WHAT IS REQUIRED
Set down, exactly as written, every line from the top of the records below to the line containing "Gate-level depths: netlist (run 1).", both ends included, and no others.

(Beginning of INPUT DATA)

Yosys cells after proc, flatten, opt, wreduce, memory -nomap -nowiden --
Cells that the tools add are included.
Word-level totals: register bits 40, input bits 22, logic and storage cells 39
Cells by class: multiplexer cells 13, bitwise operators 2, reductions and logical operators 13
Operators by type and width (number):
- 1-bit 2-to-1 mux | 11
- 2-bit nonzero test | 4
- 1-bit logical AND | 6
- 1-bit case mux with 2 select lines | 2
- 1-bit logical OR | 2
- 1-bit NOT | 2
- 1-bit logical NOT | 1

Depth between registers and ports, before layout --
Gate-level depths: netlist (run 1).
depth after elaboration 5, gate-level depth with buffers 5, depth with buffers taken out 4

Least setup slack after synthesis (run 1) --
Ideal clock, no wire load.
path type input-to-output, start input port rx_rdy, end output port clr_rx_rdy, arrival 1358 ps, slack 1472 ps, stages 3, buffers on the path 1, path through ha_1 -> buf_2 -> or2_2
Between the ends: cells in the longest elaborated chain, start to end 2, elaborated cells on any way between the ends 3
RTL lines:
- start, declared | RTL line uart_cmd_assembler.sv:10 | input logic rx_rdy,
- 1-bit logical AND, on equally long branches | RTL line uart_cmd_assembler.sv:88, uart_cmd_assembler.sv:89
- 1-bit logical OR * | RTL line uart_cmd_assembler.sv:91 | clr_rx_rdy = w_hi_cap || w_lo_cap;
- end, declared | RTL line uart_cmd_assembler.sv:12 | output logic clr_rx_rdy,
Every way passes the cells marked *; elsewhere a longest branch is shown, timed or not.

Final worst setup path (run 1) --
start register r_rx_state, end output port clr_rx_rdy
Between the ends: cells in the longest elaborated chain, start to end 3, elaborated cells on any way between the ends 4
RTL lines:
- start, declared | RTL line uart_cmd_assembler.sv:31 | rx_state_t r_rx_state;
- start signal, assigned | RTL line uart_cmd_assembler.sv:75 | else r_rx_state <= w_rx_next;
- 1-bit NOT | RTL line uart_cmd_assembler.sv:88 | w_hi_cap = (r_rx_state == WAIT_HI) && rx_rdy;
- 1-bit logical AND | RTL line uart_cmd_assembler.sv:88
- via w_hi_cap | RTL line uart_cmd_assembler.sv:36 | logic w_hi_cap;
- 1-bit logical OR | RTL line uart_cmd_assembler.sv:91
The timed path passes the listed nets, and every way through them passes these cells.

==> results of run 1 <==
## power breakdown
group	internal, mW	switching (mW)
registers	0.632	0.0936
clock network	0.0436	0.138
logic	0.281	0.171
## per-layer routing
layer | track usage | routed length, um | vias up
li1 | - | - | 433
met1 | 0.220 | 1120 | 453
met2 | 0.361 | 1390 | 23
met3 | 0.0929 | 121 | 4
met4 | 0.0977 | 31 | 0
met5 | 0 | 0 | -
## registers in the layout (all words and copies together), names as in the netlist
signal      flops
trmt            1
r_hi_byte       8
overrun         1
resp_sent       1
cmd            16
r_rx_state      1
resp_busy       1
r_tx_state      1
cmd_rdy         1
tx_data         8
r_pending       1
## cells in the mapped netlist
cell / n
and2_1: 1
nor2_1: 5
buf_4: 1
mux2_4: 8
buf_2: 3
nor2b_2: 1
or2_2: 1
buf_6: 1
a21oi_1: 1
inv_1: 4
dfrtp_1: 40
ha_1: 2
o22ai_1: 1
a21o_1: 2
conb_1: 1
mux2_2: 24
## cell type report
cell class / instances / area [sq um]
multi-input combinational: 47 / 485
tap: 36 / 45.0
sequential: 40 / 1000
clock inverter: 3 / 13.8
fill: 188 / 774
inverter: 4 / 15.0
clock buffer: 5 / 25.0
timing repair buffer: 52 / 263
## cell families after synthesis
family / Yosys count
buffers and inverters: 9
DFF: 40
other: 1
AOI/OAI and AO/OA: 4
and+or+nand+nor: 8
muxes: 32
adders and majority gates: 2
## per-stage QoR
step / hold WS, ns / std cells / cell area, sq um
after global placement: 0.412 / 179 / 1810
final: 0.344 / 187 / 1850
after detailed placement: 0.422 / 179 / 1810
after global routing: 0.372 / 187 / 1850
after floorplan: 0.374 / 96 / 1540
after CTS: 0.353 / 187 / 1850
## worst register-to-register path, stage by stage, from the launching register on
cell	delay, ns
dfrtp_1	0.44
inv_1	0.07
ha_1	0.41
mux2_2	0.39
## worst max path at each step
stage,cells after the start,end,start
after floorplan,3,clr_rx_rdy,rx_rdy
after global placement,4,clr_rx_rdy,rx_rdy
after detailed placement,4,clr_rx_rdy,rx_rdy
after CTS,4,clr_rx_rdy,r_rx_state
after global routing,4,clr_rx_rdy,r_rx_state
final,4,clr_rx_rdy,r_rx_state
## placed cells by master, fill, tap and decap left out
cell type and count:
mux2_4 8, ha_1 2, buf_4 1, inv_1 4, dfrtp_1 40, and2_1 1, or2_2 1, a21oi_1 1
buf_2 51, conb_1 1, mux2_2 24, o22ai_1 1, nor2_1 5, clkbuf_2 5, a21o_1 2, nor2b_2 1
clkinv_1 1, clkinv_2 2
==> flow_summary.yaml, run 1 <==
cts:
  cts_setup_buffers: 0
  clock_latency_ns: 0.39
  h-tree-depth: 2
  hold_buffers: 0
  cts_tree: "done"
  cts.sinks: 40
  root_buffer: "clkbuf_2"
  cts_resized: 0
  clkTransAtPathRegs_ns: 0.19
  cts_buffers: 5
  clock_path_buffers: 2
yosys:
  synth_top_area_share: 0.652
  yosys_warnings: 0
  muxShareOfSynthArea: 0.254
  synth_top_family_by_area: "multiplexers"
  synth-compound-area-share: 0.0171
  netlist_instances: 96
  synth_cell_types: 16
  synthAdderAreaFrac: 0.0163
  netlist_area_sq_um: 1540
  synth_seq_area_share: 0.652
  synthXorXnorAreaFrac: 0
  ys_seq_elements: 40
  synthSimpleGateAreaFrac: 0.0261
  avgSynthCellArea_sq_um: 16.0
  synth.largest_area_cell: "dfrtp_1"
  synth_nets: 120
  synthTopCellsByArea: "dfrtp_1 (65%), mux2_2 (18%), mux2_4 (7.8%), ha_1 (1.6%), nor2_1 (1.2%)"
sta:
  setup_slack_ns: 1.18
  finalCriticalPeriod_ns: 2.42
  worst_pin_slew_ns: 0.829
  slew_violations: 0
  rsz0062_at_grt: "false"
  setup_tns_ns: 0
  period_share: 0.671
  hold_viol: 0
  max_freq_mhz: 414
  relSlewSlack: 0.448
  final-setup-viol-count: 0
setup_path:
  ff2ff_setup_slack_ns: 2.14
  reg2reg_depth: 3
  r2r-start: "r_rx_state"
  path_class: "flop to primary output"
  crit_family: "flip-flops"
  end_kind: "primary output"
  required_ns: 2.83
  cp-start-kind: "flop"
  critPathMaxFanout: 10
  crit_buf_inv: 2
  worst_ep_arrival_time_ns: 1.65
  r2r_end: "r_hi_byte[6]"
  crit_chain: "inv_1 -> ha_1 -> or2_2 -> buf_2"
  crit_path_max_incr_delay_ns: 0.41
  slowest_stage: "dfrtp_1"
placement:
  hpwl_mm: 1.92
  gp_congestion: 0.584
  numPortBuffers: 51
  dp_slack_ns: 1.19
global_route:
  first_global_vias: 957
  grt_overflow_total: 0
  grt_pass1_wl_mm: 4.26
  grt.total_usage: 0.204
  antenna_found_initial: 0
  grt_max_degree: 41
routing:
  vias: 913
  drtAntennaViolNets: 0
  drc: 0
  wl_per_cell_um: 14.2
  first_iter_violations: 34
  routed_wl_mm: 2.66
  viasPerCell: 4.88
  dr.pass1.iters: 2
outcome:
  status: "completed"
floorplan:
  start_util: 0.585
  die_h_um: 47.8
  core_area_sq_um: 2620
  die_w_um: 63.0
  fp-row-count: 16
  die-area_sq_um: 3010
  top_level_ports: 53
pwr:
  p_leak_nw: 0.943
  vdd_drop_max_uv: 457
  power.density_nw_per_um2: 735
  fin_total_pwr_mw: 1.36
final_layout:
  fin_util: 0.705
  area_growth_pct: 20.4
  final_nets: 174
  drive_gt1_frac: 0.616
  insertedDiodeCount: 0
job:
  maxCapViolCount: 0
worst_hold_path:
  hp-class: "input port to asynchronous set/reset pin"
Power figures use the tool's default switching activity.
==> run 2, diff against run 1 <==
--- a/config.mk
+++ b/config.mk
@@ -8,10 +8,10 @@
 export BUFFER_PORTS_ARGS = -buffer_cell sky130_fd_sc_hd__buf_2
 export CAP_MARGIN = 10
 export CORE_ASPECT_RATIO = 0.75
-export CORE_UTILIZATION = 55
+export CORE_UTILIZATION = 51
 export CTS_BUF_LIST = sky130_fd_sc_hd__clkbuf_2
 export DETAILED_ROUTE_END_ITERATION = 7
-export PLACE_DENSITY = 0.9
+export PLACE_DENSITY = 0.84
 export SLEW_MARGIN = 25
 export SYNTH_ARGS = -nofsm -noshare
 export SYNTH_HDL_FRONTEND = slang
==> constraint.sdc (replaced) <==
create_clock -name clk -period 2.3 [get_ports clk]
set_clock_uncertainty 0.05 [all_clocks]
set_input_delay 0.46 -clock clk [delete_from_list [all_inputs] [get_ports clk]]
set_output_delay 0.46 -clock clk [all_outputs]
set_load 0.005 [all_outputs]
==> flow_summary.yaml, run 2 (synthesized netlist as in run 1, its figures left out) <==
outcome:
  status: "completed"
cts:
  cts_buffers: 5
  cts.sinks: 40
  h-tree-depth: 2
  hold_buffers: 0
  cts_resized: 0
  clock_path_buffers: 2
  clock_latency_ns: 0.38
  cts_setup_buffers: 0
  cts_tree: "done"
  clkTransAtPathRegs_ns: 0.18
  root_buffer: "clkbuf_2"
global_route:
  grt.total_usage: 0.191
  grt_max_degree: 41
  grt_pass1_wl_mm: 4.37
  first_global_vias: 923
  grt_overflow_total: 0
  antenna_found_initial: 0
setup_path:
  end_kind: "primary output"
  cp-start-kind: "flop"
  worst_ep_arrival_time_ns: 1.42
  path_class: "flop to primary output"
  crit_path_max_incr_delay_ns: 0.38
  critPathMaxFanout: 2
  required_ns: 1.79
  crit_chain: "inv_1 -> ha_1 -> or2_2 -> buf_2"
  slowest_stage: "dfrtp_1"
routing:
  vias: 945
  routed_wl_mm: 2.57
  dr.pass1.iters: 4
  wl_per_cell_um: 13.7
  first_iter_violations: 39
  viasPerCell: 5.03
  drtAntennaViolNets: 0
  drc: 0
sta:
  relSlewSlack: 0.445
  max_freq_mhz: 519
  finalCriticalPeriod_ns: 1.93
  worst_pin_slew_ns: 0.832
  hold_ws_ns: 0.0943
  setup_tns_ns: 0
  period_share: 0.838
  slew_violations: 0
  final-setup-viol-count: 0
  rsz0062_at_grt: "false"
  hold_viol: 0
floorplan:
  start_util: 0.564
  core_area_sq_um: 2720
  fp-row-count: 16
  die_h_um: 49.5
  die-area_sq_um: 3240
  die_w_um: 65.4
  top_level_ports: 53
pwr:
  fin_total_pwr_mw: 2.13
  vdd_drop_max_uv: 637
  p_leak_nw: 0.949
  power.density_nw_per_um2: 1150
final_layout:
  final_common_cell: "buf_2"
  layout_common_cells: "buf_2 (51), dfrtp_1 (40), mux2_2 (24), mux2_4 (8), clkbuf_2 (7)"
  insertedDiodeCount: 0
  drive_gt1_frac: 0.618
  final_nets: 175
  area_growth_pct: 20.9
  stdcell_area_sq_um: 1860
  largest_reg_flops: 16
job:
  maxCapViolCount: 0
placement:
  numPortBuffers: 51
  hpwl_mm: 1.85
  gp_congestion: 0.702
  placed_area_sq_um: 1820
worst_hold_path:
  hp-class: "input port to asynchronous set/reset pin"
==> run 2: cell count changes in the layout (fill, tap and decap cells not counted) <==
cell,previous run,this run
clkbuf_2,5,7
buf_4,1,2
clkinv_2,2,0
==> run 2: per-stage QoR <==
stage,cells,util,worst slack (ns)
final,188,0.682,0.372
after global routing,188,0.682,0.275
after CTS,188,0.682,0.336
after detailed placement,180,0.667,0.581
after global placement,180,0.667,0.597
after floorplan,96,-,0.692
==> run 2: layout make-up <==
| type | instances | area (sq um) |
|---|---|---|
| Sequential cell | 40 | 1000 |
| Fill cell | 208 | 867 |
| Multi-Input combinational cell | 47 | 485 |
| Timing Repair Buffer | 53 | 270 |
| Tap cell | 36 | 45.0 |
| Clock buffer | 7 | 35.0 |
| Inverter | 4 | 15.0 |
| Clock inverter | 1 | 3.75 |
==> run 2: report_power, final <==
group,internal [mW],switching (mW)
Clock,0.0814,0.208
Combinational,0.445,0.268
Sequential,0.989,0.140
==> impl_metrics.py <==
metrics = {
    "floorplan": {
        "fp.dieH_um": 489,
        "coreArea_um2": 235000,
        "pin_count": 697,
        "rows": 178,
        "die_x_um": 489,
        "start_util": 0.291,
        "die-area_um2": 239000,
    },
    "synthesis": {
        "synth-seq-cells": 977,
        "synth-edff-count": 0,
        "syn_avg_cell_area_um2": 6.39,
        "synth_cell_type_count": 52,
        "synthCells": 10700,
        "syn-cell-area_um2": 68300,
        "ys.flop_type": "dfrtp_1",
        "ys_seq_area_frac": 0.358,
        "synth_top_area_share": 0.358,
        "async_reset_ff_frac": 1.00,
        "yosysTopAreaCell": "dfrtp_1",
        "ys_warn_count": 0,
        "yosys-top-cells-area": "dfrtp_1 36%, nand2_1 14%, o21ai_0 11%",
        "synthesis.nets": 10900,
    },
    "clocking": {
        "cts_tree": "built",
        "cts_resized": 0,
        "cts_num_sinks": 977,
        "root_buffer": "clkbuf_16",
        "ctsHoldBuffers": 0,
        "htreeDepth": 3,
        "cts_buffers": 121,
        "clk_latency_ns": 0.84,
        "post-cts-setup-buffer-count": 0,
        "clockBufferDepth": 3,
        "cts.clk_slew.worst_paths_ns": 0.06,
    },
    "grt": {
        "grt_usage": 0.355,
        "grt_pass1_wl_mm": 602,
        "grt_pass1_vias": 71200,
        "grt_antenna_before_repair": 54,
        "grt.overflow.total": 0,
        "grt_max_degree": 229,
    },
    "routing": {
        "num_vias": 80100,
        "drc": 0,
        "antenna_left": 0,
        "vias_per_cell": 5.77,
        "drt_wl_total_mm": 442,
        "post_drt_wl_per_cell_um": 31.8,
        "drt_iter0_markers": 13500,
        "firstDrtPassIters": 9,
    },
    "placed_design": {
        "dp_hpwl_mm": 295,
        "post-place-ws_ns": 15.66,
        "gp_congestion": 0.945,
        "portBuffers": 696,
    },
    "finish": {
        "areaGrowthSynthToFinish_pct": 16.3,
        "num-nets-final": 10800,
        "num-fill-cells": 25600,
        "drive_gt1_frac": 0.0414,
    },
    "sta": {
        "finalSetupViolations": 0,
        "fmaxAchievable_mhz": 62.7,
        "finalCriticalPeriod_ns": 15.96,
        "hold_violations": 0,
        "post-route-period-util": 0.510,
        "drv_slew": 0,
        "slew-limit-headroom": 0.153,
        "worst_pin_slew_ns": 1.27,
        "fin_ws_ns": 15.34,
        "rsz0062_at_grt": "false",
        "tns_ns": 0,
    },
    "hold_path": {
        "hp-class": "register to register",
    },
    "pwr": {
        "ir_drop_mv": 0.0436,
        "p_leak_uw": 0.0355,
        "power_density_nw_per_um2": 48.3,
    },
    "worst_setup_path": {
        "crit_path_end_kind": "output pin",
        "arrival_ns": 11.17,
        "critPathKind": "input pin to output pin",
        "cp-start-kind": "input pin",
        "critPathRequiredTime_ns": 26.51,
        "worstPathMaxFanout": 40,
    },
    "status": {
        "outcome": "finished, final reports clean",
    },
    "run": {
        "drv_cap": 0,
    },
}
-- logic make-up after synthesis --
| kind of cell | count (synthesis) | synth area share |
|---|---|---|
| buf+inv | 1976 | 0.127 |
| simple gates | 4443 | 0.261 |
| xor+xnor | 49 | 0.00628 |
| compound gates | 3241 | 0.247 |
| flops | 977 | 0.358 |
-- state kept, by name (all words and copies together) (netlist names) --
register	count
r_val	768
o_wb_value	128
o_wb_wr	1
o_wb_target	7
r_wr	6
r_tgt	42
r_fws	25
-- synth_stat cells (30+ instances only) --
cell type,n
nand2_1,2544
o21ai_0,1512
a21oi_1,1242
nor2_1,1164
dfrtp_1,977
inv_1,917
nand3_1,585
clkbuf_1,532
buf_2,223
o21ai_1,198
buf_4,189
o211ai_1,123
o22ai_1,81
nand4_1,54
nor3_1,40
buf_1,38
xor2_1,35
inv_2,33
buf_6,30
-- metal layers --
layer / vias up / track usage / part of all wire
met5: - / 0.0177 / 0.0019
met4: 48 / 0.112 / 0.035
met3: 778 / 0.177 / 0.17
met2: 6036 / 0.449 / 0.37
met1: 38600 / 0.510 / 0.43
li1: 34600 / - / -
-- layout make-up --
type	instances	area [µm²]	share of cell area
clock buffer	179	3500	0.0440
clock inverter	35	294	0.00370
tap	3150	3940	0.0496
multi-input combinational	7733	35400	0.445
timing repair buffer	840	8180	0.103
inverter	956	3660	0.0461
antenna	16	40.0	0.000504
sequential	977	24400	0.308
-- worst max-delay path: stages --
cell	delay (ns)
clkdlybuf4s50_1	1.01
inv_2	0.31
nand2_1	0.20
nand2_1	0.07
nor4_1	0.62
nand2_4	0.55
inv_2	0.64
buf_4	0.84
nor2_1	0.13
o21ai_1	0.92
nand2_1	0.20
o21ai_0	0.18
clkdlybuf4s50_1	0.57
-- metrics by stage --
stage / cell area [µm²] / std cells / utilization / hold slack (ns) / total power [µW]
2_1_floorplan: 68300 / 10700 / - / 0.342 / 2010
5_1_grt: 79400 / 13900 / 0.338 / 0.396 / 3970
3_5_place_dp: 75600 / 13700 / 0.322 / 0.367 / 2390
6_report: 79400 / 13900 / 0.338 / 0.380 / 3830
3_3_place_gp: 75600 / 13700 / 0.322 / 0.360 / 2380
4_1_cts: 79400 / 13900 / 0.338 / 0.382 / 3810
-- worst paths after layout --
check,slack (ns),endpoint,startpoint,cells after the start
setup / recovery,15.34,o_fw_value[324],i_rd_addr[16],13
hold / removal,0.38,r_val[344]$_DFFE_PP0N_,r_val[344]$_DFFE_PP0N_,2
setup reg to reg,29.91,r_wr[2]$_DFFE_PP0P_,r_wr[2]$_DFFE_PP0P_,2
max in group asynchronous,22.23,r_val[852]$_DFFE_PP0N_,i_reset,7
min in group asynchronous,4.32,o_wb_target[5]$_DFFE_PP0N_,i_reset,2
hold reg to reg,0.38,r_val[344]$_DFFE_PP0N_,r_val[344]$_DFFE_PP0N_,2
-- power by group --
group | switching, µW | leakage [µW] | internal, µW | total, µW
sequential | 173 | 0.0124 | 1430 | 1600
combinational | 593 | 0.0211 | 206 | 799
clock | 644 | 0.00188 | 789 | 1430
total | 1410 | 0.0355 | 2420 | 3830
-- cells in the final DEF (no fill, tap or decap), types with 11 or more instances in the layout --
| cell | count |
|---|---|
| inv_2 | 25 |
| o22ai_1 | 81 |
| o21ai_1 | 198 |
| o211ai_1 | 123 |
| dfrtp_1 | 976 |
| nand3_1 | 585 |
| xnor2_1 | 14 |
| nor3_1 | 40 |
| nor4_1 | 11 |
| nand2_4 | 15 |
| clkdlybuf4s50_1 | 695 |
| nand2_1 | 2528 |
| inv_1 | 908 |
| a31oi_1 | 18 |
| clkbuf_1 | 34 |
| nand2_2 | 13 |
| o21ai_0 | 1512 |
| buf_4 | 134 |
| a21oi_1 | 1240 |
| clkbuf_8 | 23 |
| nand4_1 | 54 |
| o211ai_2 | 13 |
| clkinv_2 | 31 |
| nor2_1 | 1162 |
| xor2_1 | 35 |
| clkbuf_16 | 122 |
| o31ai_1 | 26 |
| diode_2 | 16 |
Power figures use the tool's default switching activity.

(End of INPUT DATA)

SOLUTION TO THIS TASK
Yosys cells after proc, flatten, opt, wreduce, memory -nomap -nowiden --
Cells that the tools add are included.
Word-level totals: register bits 40, input bits 22, logic and storage cells 39
Cells by class: multiplexer cells 13, bitwise operators 2, reductions and logical operators 13
Operators by type and width (number):
- 1-bit 2-to-1 mux | 11
- 2-bit nonzero test | 4
- 1-bit logical AND | 6
- 1-bit case mux with 2 select lines | 2
- 1-bit logical OR | 2
- 1-bit NOT | 2
- 1-bit logical NOT | 1

Depth between registers and ports, before layout --
Gate-level depths: netlist (run 1).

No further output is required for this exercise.